• **YOUR OBJECTIVE**
Print, in exact form, the lines below from the one containing "set_input_delay 0.3 -clock" through the one containing "metrics.txt, run 3", and omit all others.

(Stored data)
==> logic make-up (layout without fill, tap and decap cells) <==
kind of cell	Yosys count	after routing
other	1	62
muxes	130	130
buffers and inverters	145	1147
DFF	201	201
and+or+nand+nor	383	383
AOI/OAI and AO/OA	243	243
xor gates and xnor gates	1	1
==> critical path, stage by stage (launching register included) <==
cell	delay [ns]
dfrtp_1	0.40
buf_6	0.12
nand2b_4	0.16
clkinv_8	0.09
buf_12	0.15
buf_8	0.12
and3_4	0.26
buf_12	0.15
File: config.mk
export PLATFORM = sky130hd
export DESIGN_NAME = keypad_entry_ctrl_flat
export DESIGN_NICKNAME = d
export VERILOG_FILES = /design/src/rtl/keypad_entry_if.sv /design/src/rtl/keypad_entry_ctrl.sv /design/src/flat_wrapper.sv
export SDC_FILE = /design/constraint.sdc
export NUM_CORES = 1
export LEC_CHECK = 0
export CAP_MARGIN = 30
export CORE_MARGIN = 8
export CORE_UTILIZATION = 54
export CTS_BUF_LIST = sky130_fd_sc_hd__clkbuf_16
export CTS_CLUSTER_DIAMETER = 200
export DETAILED_ROUTE_END_ITERATION = 10
export PLACE_DENSITY_LB_ADDON = 0.2
export SLEW_MARGIN = 20
export SYNTH_ARGS = -nofsm -noshare
export SYNTH_HDL_FRONTEND = slang
export SYNTH_SLANG_ARGS = --single-unit
File: constraint.sdc
create_clock -name clk -period 4.2 [get_ports clk]
set_clock_uncertainty 0.2 [all_clocks]
set_input_delay 0.42 -clock clk [delete_from_list [all_inputs] [get_ports clk]]
set_output_delay 0.42 -clock clk [all_outputs]
set_load 0.005 [all_outputs]
File: src/rtl/keypad_entry_if.sv
// Keypad entry bus: encoder-side key inputs, operator controls and entry/code outputs.
interface keypad_entry_if #(
    parameter int unsigned N_DIGITS = 4,
    parameter int unsigned CW       = 3
);
    logic [3:0]            d_in;
    logic                  loadn;
    logic                  clear;
    logic                  enter;
    logic                  enable;
    logic [4*N_DIGITS-1:0] digits;
    logic [CW-1:0]         digit_count;
    logic                  key_strobe;
    logic [4*N_DIGITS-1:0] code_out;
    logic                  code_valid;

    modport master (
        output d_in, loadn, clear, enter,
        input  enable, digits, digit_count, key_strobe, code_out, code_valid
    );

    modport slave (
        input  d_in, loadn, clear, enter,
        output enable, digits, digit_count, key_strobe, code_out, code_valid
    );
endinterface
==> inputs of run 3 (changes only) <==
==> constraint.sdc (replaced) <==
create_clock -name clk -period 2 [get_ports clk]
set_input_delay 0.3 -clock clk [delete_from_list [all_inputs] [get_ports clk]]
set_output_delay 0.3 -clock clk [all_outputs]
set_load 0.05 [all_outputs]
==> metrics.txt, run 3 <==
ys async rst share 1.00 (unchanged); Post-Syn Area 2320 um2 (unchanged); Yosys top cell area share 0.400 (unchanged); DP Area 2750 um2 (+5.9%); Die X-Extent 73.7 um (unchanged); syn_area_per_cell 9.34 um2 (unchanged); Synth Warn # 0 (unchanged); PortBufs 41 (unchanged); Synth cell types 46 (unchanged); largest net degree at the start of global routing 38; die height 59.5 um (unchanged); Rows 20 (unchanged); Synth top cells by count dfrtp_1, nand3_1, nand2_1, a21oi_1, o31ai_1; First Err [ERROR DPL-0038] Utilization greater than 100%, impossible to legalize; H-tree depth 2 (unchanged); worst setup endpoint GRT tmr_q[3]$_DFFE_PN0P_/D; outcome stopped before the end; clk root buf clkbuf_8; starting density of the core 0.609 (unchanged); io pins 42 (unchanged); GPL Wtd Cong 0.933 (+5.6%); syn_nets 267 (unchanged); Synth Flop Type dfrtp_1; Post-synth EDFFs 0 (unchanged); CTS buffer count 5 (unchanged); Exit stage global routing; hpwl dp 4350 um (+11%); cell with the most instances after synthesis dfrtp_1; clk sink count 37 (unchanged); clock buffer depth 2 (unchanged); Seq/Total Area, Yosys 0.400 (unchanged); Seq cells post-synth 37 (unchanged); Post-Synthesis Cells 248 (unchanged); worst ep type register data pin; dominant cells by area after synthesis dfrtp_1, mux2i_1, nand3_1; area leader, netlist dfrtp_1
`src/rtl/dice_pkg.sv`:
```
// Shared types and default constants for the dice-game button path.
package dice_pkg;

    typedef enum logic [1:0] {
        IDLE,
        PRESS_WAIT,
        PRESSED,
        RELEASE_WAIT
    } btn_state_t;

    localparam int DEBOUNCE_DEFAULT      = 500000;
    localparam int DEBOUNCE_CNT_W        = 20;
    localparam int REPEAT_DELAY_DEFAULT  = 25000000;
    localparam int REPEAT_PERIOD_DEFAULT = 12500000;
    localparam int ROLL_CNT_W            = 8;

endpackage

```
`src/rtl/sync_2ff.sv`:
```
// Two-flop synchronizer for asynchronous pad inputs.
// Both flops load RESET_VAL under reset.
module sync_2ff #(
    parameter logic RESET_VAL = 1'b0
) (
    input  logic clock,
    input  logic reset,
    input  logic d,
    output logic q
);

    logic meta;

    always_ff @(posedge clock) begin
        if (reset) begin
            meta <= RESET_VAL;
            q    <= RESET_VAL;
        end else begin
            meta <= d;
            q    <= meta;
        end
    end

endmodule

```
`src/rtl/roll_button_conditioner.sv`:
```
// Active-low roll button to single-cycle roll strobe with debounce.
// Optional hold-to-repeat built in when ROLL_AUTOREPEAT_EN is defined.
module roll_button_conditioner
    import dice_pkg::*;
#(
    parameter int DEBOUNCE_CYCLES = DEBOUNCE_DEFAULT,
    parameter int CNT_W           = DEBOUNCE_CNT_W,
    parameter int REPEAT_DELAY    = REPEAT_DELAY_DEFAULT,
    parameter int REPEAT_PERIOD   = REPEAT_PERIOD_DEFAULT
) (
    input  logic                  clock,
    input  logic                  reset,
    input  logic                  btn_n,
    output logic                  roll_pulse,
    output logic                  held,
    output logic                  release_pulse,
    output logic [ROLL_CNT_W-1:0] roll_count
);

    localparam logic [CNT_W-1:0] CntLast = CNT_W'(DEBOUNCE_CYCLES - 1);

    logic             s;
    btn_state_t       state;
    logic [CNT_W-1:0] cnt;

    sync_2ff #(
        .RESET_VAL(1'b1)
    ) u_sync (
        .clock(clock),
        .reset(reset),
        .d    (btn_n),
        .q    (s)
    );

`ifdef ROLL_AUTOREPEAT_EN
    // Reload to DELAY-PERIOD so later pulses reuse the same terminal compare.
    localparam logic [31:0] RepLast   = 32'(REPEAT_DELAY - 1);
    localparam logic [31:0] RepReload = 32'(REPEAT_DELAY - REPEAT_PERIOD);

    logic [31:0] rep_cnt;
`else
    // Repeat timing has no effect unless auto-repeat is built in.
    if (REPEAT_DELAY < REPEAT_PERIOD) begin : g_repeat_cfg
    end
`endif

    always_ff @(posedge clock) begin
        if (reset) begin
            state         <= IDLE;
            cnt           <= '0;
            roll_pulse    <= 1'b0;
            release_pulse <= 1'b0;
            held          <= 1'b0;
            roll_count    <= '0;
`ifdef ROLL_AUTOREPEAT_EN
            rep_cnt       <= '0;
`endif
        end else begin
            roll_pulse    <= 1'b0;
            release_pulse <= 1'b0;
`ifdef ROLL_AUTOREPEAT_EN
            rep_cnt       <= '0;
`endif
            unique case (state)
                IDLE: begin
                    if (!s) begin
                        state <= PRESS_WAIT;
                        cnt   <= '0;
                    end
                end
                PRESS_WAIT: begin
                    if (s) begin
                        state <= IDLE;
                        cnt   <= '0;
                    end else if (cnt == CntLast) begin
                        state      <= PRESSED;
                        held       <= 1'b1;
                        roll_pulse <= 1'b1;
                        roll_count <= roll_count + ROLL_CNT_W'(1);
                    end else begin
                        cnt <= cnt + CNT_W'(1);
                    end
                end
                PRESSED: begin
                    if (s) begin
                        state <= RELEASE_WAIT;
                        cnt   <= '0;
                    end
`ifdef ROLL_AUTOREPEAT_EN
                    else if (rep_cnt == RepLast) begin
                        rep_cnt    <= RepReload;
                        roll_pulse <= 1'b1;
                        roll_count <= roll_count + ROLL_CNT_W'(1);
                    end else begin
                        rep_cnt <= rep_cnt + 32'd1;
                    end
`endif
                end
                RELEASE_WAIT: begin
                    if (!s) begin
                        state <= PRESSED;
                    end else if (cnt == CntLast) begin
                        state         <= IDLE;
                        held          <= 1'b0;
                        release_pulse <= 1'b1;
                    end else begin
                        cnt <= cnt + CNT_W'(1);
                    end
                end
                default: begin
                    state <= IDLE;
                    cnt   <= '0;
                end
            endcase
        end
    end

endmodule

```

• **YOUR SOLUTION**
set_input_delay 0.3 -clock clk [delete_from_list [all_inputs] [get_ports clk]]
set_output_delay 0.3 -clock clk [all_outputs]
set_load 0.05 [all_outputs]
==> metrics.txt, run 3 <==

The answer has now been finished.